Array-based Comparative Genomic Hybridization Identifies a High Frequency of Copy Number Variations in Patients with Syndromic Overgrowth

Overview

Journal Eur J Hum Genet

Specialty Genetics

Date 2009 Oct 22

PMID 19844265

Citations 7

Authors

Valerie Malan

Suzanne Chevallier

Gwendoline Soler

Christine Coubes

Didier Lacombe

Laurent Pasquier

Jean Soulier

Nicole Morichon-Delvallez

Catherine Turleau

Arnold Munnich

Serge Romana

Michel Vekemans

Valerie Cormier-Daire

Laurence Colleaux

Affiliations

Soon will be listed here.

Abstract

Overgrowth syndromes are a heterogeneous group of conditions including endocrine hormone disorders, several genetic syndromes and other disorders with unknown etiopathogenesis. Among genetic causes, chromosomal deletions and duplications such as dup(4)(p16.3), dup(15)(q26qter), del(9)(q22.32q22.33), del(22)(q13) and del(5)(q35) have been identified in patients with overgrowth. Most of them, however, remain undetectable using banding karyotype analysis.
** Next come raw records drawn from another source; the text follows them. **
### src/rtl/dmem_arbiter_pkg.sv
// Shared types for the data-memory port arbiter: memory handshake
// structs, arbiter states and the round-robin winner selection.
package dmem_arbiter_pkg;

   localparam int unsigned DataWidth = 32;

   // Requester -> memory side of the valid/yumi handshake.
   typedef struct packed {
      logic [DataWidth-1:0] write_data;
      logic                 valid;
      logic                 wen;
      logic                 byte_not_word;
      logic                 yumi;
   } mem_in_s;

   // Memory -> requester side of the valid/yumi handshake.
   typedef struct packed {
      logic                 yumi;
      logic                 valid;
      logic [DataWidth-1:0] read_data;
   } mem_out_s;

   typedef enum logic [1:0] {
      ARB_IDLE,
      ARB_REQ,
      ARB_RESP
   } arb_state_e;

   // A lone requester always wins; on a tie the priority pointer decides.
   function automatic logic pick_winner(input logic v0, input logic v1,
                                        input logic prio);
      logic w;
      w = 1'b0;
      if (v0 && v1) begin
         w = prio;
      end else if (v1) begin
         w = 1'b1;
      end
      return w;
   endfunction

endpackage

### src/rtl/dmem_watchdog.sv
// Per-transaction watchdog: a saturating cycle counter that clears at the
// start of each transaction and a sticky error flag raised when the count
// reaches the timeout while a transaction is in flight.
module dmem_watchdog #(
   parameter int unsigned timeout_cycles_p = 255,
   parameter int unsigned cnt_width_p      = 8
) (
   input  logic clk,
   input  logic reset,
   input  logic clear_i,
   input  logic run_i,
   output logic err_o
);

   localparam logic [cnt_width_p-1:0] Timeout = cnt_width_p'(timeout_cycles_p);

   logic [cnt_width_p-1:0] cnt_q;
   logic [cnt_width_p-1:0] cnt_d;
   logic                   err_q;
   logic                   err_d;

   // Next count and next error flag.
   always_comb begin
      cnt_d = cnt_q;
      err_d = err_q;
      if (clear_i) begin
         cnt_d = '0;
      end else if (run_i && (cnt_q != '1)) begin
         cnt_d = cnt_q + 1'b1;
      end
      // Gated by run_i so a count left at the timeout value after a
      // completed transaction cannot flag an error while idle.
      if (run_i && (cnt_q == Timeout)) begin
         err_d = 1'b1;
      end
   end

   // Counter and sticky error registers.
   always_ff @(posedge clk or negedge reset) begin
      if (!reset) begin
         cnt_q <= '0;
         err_q <= 1'b0;
      end else begin
         cnt_q <= cnt_d;
         err_q <= err_d;
      end
   end

   assign err_o = err_q;

endmodule

### src/rtl/dmem_arbiter.sv
// Round-robin arbiter sharing the single data-memory port between the core
// LD/ST path (requester 0) and the network data loader (requester 1).
// One transaction is outstanding at a time; a watchdog flags stalls.
module dmem_arbiter
   import dmem_arbiter_pkg::*;
#(
   parameter int unsigned timeout_cycles_p = 255,
   parameter int unsigned cnt_width_p      = 8
) (
   input  logic        clk,
   input  logic        reset,
   input  mem_in_s     req0_i,
   input  logic [31:0] req0_addr_i,
   output mem_out_s    resp0_o,
   input  mem_in_s     req1_i,
   input  logic [31:0] req1_addr_i,
   output mem_out_s    resp1_o,
   output mem_in_s     to_mem_o,
   output logic [31:0] mem_addr_o,
   input  mem_out_s    from_mem_i,
   output logic        owner_o,
   output logic        busy_o,
   output logic        err_o
);

   arb_state_e  state_q, state_d;
   logic        owner_q, owner_d;
   logic        prio_q,  prio_d;

   logic        grant;
   logic        winner;
   logic        sel_idx;
   logic        start;
   mem_in_s     req_sel;
   logic [31:0] addr_sel;
   mem_out_s    resp_sel;

   // Arbitration and requester selection: the winner while idle, the
   // latched owner once a transaction is under way.
   always_comb begin
      winner   = pick_winner(req0_i.valid, req1_i.valid, prio_q);
      grant    = reset && (req0_i.valid || req1_i.valid);
      sel_idx  = (state_q == ARB_IDLE) ? winner : owner_q;
      req_sel  = sel_idx ? req1_i : req0_i;
      addr_sel = sel_idx ? req1_addr_i : req0_addr_i;
   end

   // Next-state and handshake routing.
   always_comb begin
      state_d    = state_q;
      owner_d    = owner_q;
      prio_d     = prio_q;
      start      = 1'b0;
      to_mem_o   = '0;
      mem_addr_o = '0;
      resp_sel   = '0;
      resp0_o    = '0;
      resp1_o    = '0;
      unique case (state_q)
         ARB_IDLE: begin
            if (grant) begin
               to_mem_o   = req_sel;
               mem_addr_o = addr_sel;
               owner_d    = winner;
               start      = 1'b1;
               // Zero-wait grant: an accept in the grant cycle skips ARB_REQ.
               if (from_mem_i.yumi) begin
                  resp_sel.yumi = 1'b1;
                  state_d       = ARB_RESP;
               end else begin
                  state_d = ARB_REQ;
               end
            end
         end
         ARB_REQ: begin
            if (!req_sel.valid) begin
               state_d = ARB_IDLE;
            end else begin
               to_mem_o   = req_sel;
               mem_addr_o = addr_sel;
               if (from_mem_i.yumi) begin
                  resp_sel.yumi = 1'b1;
                  state_d       = ARB_RESP;
               end
            end
         end
         ARB_RESP: begin
            to_mem_o.yumi      = req_sel.yumi;
            resp_sel.valid     = from_mem_i.valid;
            resp_sel.read_data = from_mem_i.read_data;
            if (from_mem_i.valid && req_sel.yumi) begin
               state_d = ARB_IDLE;
               prio_d  = ~owner_q;
            end
         end
         default: begin
            state_d = ARB_IDLE;
         end
      endcase
      if (sel_idx) begin
         resp1_o = resp_sel;
      end else begin
         resp0_o = resp_sel;
      end
   end

   // Arbiter state, owner and priority pointer.
   always_ff @(posedge clk or negedge reset) begin
      if (!reset) begin
         state_q <= ARB_IDLE;
         owner_q <= 1'b0;
         prio_q  <= 1'b0;
      end else begin
         state_q <= state_d;
         owner_q <= owner_d;
         prio_q  <= prio_d;
      end
   end

   assign owner_o = owner_q;
   assign busy_o  = (state_q != ARB_IDLE);

   dmem_watchdog #(
      .timeout_cycles_p (timeout_cycles_p),
      .cnt_width_p      (cnt_width_p)
   ) u_watchdog (
      .clk     (clk),
      .reset   (reset),
      .clear_i (start),
      .run_i   (busy_o),
      .err_o   (err_o)
   );

endmodule

### config.mk
export PLATFORM = sky130hd
export DESIGN_NAME = dmem_arbiter
export DESIGN_NICKNAME = d
export VERILOG_FILES = /design/src/rtl/dmem_arbiter_pkg.sv /design/src/rtl/dmem_watchdog.sv /design/src/rtl/dmem_arbiter.sv
export SDC_FILE = /design/constraint.sdc
export NUM_CORES = 1
export LEC_CHECK = 0
export ABC_AREA = 1
export CAP_MARGIN = 0
export CORE_ASPECT_RATIO = 0.9
export CORE_MARGIN = 10
export CORE_UTILIZATION = 26
export DETAILED_ROUTE_END_ITERATION = 8
export PLACE_DENSITY = 0.8
export SKIP_CTS_REPAIR_TIMING = 1
export SKIP_LAST_GASP = 1
export SLEW_MARGIN = 15
export SYNTH_ARGS = -nofsm -noshare
export SYNTH_HDL_FRONTEND = slang
export SYNTH_HIERARCHICAL = 1
export SYNTH_SLANG_ARGS = --single-unit
export TNS_END_PERCENT = 10
### constraint.sdc
create_clock -name clk -period 1.6 [get_ports clk]
set_clock_uncertainty 0.1 [all_clocks]
set_input_delay 0.32 -clock clk [delete_from_list [all_inputs] [get_ports clk]]
set_output_delay 0.32 -clock clk [all_outputs]
set_load 0.03 [all_outputs]
# Word-level counts from Yosys, hierarchy flattened
# Cells that the tools add are included.
classes:
  add_sub_neg: 1
  n_eq_ne: 7
  mux: 29
  n_bitwise: 1
  n_reduce_logical: 12
ops:
  columns: ["op", "n"]
  rows:
  - ["two-way mux 36 bit", 3]
  - ["two-way mux 32 bit", 3]
  - ["one-hot mux 35 bit (2 select lines)", 1]
  - ["two-way mux 34 bit", 2]
  - ["one-hot mux 32 bit (2 select lines)", 1]
  - ["two-way mux 33 bit", 1]
  - ["two-way mux 8 bit", 2]
  - ["two-way mux 2 bit", 5]
  - ["adder 8 x 1 -> 8 bit (second input constant)", 1]
  - ["== test 8 bit (second input constant)", 1]
  - ["two-way mux 1 bit", 8]
  - ["!= test 8 bit (second input constant)", 1]
  - ["one-hot mux 2 bit (3 select lines)", 1]
  - ["logical AND 1 bit", 5]
  - ["!= test 2 bit (second input constant)", 2]
  - ["AND reduction 2 bit", 2]
  - ["nonzero test 2 bit", 2]
  - ["!= test 3 bit (second input constant)", 1]
  - ["one-hot mux 1 bit (3 select lines)", 1]
  - ["AND reduction 3 bit", 1]
  - ["== test 2 x 1 -> 1 bit (second input constant)", 1]
  - ["== test 2 bit (second input constant)", 1]
  - ["logical NOT 2 bit", 1]
  - ["one-hot mux 1 bit (2 select lines)", 1]
  - ["2 further kinds", 2]
totals:
  reg_bits: 13
  in_bits: 172
  output_inout_bits: 139
  elab_cells: 55

# Depth between registers and ports, before layout
depth:
  ltp_word: 7
  mapped_depth: 10
  mapped_depth_nobuf: 8

# Hierarchy
# The synthesis kept the hierarchy.
modules_own_cells:
  columns: ["mod", "n_inst", "cells_each", "area_each_um2", "seq_area_each_um2"]
  rows:
  - ["dmem_arbiter", 1, 481, 2200.9, 100.1]
  - ["dmem_watchdog", 1, 73, 539.3, 225.2]

# Least setup slack after synthesis
# No wires, ideal clock.
synth_timing:
  path_type: "reg2out"
  start: "register state_q[0]"
  end: "output mem_addr_o[12]"
  arrival_time_ns: 1.801
  t_required_ns: 1.180
  slack_ns: -0.621
  stages_incl_launch_ff: 10
  path_buffers: 2
  cell_sequence: "dfrtp_1 inv_2 nand2_2 nand2_2 nand2_4 inv_2 buf_6 buf_2 nand2_1 a21oi_1"
synth_between:
  elab_chain_len: 5
  word_cells_on_any_way: 8
  cone_classes: "eq/ne (1); mux (6); reduce/logical (1)"
synth_rtl:
  columns: ["element", "line", "rtl"]
  rows:
  - ["from (decl)", "dmem_arbiter.sv:26", "arb_state_e state_q, state_d;"]
  - ["from (signal assigned)", "dmem_arbiter.sv:114", "state_q <= state_d;"]
  - ["logical NOT 2 bit", "dmem_arbiter.sv:43, dmem_arbiter.sv:59", null]
  - ["two-way mux 1 bit", "dmem_arbiter.sv:43", "sel_idx = (state_q == ARB_IDLE) ? winner : owner_q;"]
  - ["two-way mux 32 bit or two-way mux 36 bit (tied branches)", "dmem_arbiter.sv:45, dmem_arbiter.sv:44", null]
  - ["two-way mux 32 bit (on tied branches)", "dmem_arbiter.sv:76, dmem_arbiter.sv:61", null]
  - ["one-hot mux 32 bit (2 select lines) (*)", "dmem_arbiter.sv:59", "unique case (state_q)"]
  - ["to (decl)", "dmem_arbiter.sv:19", "output logic [31:0] mem_addr_o,"]
# Mark *: on every way between the ends. The rest lies on a longest branch, timed or not.

# Worst setup path in the final report
# Ends and elaborated chain as after synthesis.

==> run metrics <==
top_reg_cell synth=dfrtp_1; Internal=about 0.0051 W; Async SR Flop Fraction=between 90% and 100%; die width=128.2 um; gr usage total=20.39%; CP startpoint kind=register; vias in the first global route=slightly below 5000; min Tclk post-route=about 2300 ps; failing checks=negative setup slack; Worst Hold Class=in2reg; clock share of power=under 10%; LEAKAGE=3.947 nW; Remaining DRCs=0; Critical Path Most Common Cell=nand2_4; final std cells w/o fill=about 1000; Post-Syn Nets=727; post-synthesis simple-gate area fraction=between 40 and 50%; ant diodes=0; combinational share of power=91.0%; grt ovf=0; Final Util=between 70% and 80%; sequential power share=roughly 4.7%; power per standard cell area=around 1500 mW/mm2; GRT met1 Usage=20.78%; Fin. Hold Viols=0; global-route wire length before repair=25610 um; adder-cell share of the synthesized area=less than 1%; Synth area leaders=inv_1, nand3_1, nand2_1; Synth Instances=around 550; number of synthesized register bits=13; compound-cell area share of the yosys netlist=about 14%; maximum fanout along the worst path=14; average wire per standard cell=roughly 17 um; outcome=finished, violations left; worst rel slew slack=between 70% and 80%; Net Sw Frac=53.96%; final period utilization=141.8%; CTS tree=yes; IO Pins=~310; die area=about 0.015 mm2; max-slew violations=0; Synth top area share=roughly 21%; cell taking the most area after synthesis=inv_1; Die Ht=approximately 120 um; placed cell count=between 1000 and 1500; Post-synth EDFFs=0; fin worst setup slack=-669.2 ps; Total Wirelength=about 18000 um; post-synthesis cell type count=23; input/output buffers=slightly above 300; Yosys warnings=6; Avg Inst Size Synth=between 4 and 5 um2; Commonest cells post-synth=inv_1, nand2_1, nand3_1, nor2_1, o21ai_1; Skew-Pair Late Insertion Delay=roughly 240 ps; layout cells sized above 1=between 30% and 40%; Final setup viols=139; Longest Clk Path Bufs=2; Net Switching=approximately 0.0059 W; via count=roughly 4800; Root Buffer=clkbuf_16; worst path required time=roughly 1200 ps; WP data arrival=~1900 ps; total of max-cap violations=0; initial core utilization=a little over a quarter; Final ANT Viol Nets=0; # H-tree levels=1; Fillers=between 700 and 800; Setup CP Type=reg2out; First-pass DRT Iterations=4; Final HPWL DP=approximately 14000 um; mux cell area share after synthesis=0%; part of the Yosys area used for sequential elements=a little under an eighth; fmax=roughly 440 MHz; Core Area=0.01025 mm2; Reg clk slew, reported paths=50 ps; Clock Sinks=13; CP Capture Type=output pin; Reg2Reg Setup Slack=-80 ps; GP Congestion=0.9182; largest family of logic cells by synthesized area=simple AND/OR/NAND/NOR gates; Post-Synth XOR/XNOR Area=0%; Core Rows=35; Critical Path Slowest Stage Cell=dfrtp_2; DR vias/cell=about 4.7; RSZ-0062 raised after global routing=true; Worst VDD drop=around 1200 uV; synthesized area=0.002740 mm2; grt peak-use layer=met2; most common cell in the netlist=inv_1; Worst path max stage delay=~440 ps; Cell Chain, Critical Path=inv_2, nand2_8, nand2_4, nand2_4, inv_8, buf_12, buf_6, nand2_1, a21oi_4, buf_4; largest net degree at the start of global routing=40; met3 GRT Util=under 10%; met2 Track Usage GR=between 30% and 40%; net total in the final layout=roughly 1100; DR iter-0 viols=about 260; Worst Tran Pin Value=~340 ps; area delta synth->final=169.0%; total CTS buffers=3; initial antenna violation count=0
## cells by family after synthesis
group / after synthesis
AOI/OAI and AO/OA: 77
adders and majority gates: 1
buffers and inverters: 191
DFF: 13
and+or+nand+nor: 272
## routing by layer
layer	routed length, um	up-vias
met3	1938	35
met1	6110	2193
met2	9394	258
li1	-	2355
met5	0	-
met4	500	0
## power groups by stage
stage	Clock [W]	Combinational [W]	Sequential, W
after floorplan	0	0.00565	0.000505
after global placement	0	0.00901	0.000499
after detailed placement	0	0.00917	0.000505
after CTS	0.000489	0.00920	0.000504
after global routing	0.000497	0.0106	0.000520
final	0.000477	0.00999	0.000513
## layout by cell type (no fill, tap or decap), types with 2 or more instances in the layout
cell type and count:
nand3_2 2, o21ai_2 33, inv_1 142, nand2_4 3, nor2_4 62, nor2_2 7
buf_6 17, buf_12 38, o21ai_1 25, o21bai_1 2, a21oi_1 3, dfrtp_1 11
clkdlybuf4s50_1 170, o21ai_4 3, nor2_1 9, buf_4 144, nand2_2 21, nand3_1 82
nand2_1 78, inv_2 11, o21ai_0 9, nand4_1 4, clkbuf_16 8, nand3_4 2
dlymetal6s2s_1 2, dfrtp_2 2
## registers in the layout, indices dropped and copies added, names as in the netlist
name and cells:
u_watchdog/err_o 1, u_watchdog/cnt_q 8, state_q 2, prio_q 1
owner_o 1
## area by class of cell
cell class	count	area (um2)	share of cell area (%)
well taps	129	161.4	2.190
clock buffers	4	78.83	1.069
repair buffers	376	3885	52.71
inverters	155	593.1	8.046
flip-flops and latches	13	327.8	4.447
multi-input cells	350	2325	31.54
## final timing paths
path	startpoint	cells after the start	to
max in group asynchronous	reset	2	state_q[0]
min reg2reg	u_watchdog/err_o	1	u_watchdog/err_o
max reg2reg	state_q[1]	8	prio_q
min	req1_i[3]	3	owner_o
max	state_q[0]	10	mem_addr_o[12]
min in group asynchronous	reset	2	u_watchdog/cnt_q[6]
## critical path: cells and delay by family, from the launching register on
kind	cells	cell delay, ps
compound gates	1	140
buf+inv	5	690
flops	1	440
simple gates	4	340
## metrics by stage
step                      area (um2)  setup slack (ps)  total power, W  hold slack [ps]  TNS [ps]
after global placement          6912            -734.3        0.009509            368.0    -88110
after floorplan                 3390            -238.1        0.006156           -75.59    -25940
final                           7371            -669.2         0.01097            361.8    -78470
after global routing            7371            -758.4         0.01163            390.9    -90820
after CTS                       6990            -805.1         0.01019            364.0    -95660
after detailed placement        6912            -803.6        0.009674            369.7    -97440
Note: power is estimated with default switching activity, not from simulation.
In this study, we report on the analysis using a 1-Mb resolution array-based comparative genomic hybridization (CGH) of 93 patients with either a recognizable overgrowth condition (ie, Sotos syndrome or Weaver syndrome) or an unclassified overgrowth syndrome. Five clinically relevant imbalances (three duplications and two deletions) were identified and the pathogenicity of two additional anomalies (one duplication and one deletion) is discussed. Altered segments ranged in size from 0.32 to 18.2 Mb, and no recurrent abnormality was identified. These results show that array-CGH provides a high diagnostic yield in patients with overgrowth syndromes and point to novel chromosomal regions associated with these conditions. Although chromosomal deletions are usually associated with growth retardation, we found that the majority of the imbalances detected in our patients are duplications. Besides their importance for diagnosis and genetic counseling, our results may allow to delineate new contiguous gene syndromes associated with overgrowth, pointing to new genes, the deregulation of which may be responsible for growth defect.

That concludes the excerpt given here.